EXERCISE GOAL: You are asked to filter the data below and copy every line holding "found".

EXCERPTED RECORDS:
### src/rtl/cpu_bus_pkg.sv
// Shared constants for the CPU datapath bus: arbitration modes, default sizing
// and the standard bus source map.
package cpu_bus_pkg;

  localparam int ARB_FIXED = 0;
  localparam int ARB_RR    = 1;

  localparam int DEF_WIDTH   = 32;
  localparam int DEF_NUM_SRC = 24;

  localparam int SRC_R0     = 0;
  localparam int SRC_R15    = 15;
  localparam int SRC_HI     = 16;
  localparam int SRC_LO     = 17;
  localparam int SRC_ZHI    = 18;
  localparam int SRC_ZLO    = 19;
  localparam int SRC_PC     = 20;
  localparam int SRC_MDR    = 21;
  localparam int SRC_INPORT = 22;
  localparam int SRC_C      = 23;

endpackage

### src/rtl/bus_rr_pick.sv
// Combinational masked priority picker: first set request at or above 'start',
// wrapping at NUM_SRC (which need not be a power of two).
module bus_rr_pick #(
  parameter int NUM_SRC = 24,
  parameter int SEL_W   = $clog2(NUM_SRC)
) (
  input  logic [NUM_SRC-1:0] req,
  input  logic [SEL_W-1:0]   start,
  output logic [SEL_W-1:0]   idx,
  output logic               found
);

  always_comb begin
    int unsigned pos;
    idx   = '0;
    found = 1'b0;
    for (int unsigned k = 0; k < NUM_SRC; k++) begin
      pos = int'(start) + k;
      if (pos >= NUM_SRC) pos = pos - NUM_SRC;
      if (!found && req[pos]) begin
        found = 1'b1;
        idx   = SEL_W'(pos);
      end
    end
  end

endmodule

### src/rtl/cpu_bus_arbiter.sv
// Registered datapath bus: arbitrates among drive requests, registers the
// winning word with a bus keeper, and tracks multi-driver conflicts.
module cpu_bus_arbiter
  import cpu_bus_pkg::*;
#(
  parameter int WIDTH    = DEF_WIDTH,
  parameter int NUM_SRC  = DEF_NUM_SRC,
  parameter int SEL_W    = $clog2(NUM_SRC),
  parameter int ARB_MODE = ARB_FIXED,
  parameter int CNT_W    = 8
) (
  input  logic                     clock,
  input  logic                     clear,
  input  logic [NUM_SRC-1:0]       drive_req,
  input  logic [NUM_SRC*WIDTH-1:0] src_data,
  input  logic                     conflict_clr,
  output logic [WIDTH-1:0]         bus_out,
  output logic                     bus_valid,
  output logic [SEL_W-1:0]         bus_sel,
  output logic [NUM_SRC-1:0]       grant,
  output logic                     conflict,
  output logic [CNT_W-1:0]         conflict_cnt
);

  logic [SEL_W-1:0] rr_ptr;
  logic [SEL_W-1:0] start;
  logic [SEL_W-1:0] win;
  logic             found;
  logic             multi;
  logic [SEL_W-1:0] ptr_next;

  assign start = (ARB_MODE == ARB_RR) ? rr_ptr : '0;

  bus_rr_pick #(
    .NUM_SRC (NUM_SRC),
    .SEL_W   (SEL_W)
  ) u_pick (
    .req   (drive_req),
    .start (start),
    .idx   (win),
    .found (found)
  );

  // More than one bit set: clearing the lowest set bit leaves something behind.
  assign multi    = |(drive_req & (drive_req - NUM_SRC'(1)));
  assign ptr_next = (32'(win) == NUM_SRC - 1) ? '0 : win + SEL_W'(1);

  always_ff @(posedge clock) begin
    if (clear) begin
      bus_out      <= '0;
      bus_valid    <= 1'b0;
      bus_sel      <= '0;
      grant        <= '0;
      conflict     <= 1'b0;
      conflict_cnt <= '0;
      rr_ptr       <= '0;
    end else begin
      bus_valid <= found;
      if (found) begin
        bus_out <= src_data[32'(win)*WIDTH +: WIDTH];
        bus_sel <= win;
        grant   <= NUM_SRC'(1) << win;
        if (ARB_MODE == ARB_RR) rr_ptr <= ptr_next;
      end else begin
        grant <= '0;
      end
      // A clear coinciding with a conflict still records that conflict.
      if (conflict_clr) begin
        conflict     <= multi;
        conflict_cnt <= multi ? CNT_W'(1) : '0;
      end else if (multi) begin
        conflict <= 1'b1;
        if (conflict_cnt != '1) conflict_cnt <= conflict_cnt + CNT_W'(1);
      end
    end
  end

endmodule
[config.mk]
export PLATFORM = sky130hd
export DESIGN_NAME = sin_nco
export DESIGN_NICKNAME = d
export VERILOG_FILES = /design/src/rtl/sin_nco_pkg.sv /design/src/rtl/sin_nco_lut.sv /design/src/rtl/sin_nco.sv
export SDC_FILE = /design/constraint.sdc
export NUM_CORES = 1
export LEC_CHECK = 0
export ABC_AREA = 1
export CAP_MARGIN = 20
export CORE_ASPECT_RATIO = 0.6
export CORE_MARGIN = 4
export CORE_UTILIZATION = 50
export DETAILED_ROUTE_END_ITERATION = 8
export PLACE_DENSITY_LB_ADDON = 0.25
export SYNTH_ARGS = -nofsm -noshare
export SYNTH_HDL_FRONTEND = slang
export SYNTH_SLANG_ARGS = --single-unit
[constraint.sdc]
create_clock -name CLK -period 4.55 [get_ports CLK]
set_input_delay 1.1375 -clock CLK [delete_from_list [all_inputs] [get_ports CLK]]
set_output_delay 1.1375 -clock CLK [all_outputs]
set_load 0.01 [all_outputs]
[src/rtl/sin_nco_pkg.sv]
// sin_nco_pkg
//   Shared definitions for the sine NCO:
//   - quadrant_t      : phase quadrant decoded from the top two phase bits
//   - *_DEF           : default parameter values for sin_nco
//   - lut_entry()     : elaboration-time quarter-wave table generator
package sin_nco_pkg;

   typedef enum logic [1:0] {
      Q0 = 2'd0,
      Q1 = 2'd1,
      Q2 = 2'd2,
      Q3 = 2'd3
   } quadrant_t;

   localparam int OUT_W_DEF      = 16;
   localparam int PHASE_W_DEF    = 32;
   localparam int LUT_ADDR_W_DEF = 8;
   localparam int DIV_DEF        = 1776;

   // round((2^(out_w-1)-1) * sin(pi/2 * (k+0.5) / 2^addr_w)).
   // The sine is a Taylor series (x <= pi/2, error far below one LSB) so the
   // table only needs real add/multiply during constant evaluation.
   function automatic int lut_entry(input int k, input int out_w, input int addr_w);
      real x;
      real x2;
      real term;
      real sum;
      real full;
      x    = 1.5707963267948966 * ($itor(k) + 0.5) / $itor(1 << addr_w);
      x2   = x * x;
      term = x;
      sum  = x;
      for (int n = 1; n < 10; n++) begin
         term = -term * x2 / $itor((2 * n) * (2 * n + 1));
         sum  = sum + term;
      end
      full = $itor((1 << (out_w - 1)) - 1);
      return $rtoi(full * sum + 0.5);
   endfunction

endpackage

EXERCISE RESPONSE:
  output logic               found
    found = 1'b0;
      if (!found && req[pos]) begin
        found = 1'b1;
  logic             found;
    .found (found)
      bus_valid <= found;
      if (found) begin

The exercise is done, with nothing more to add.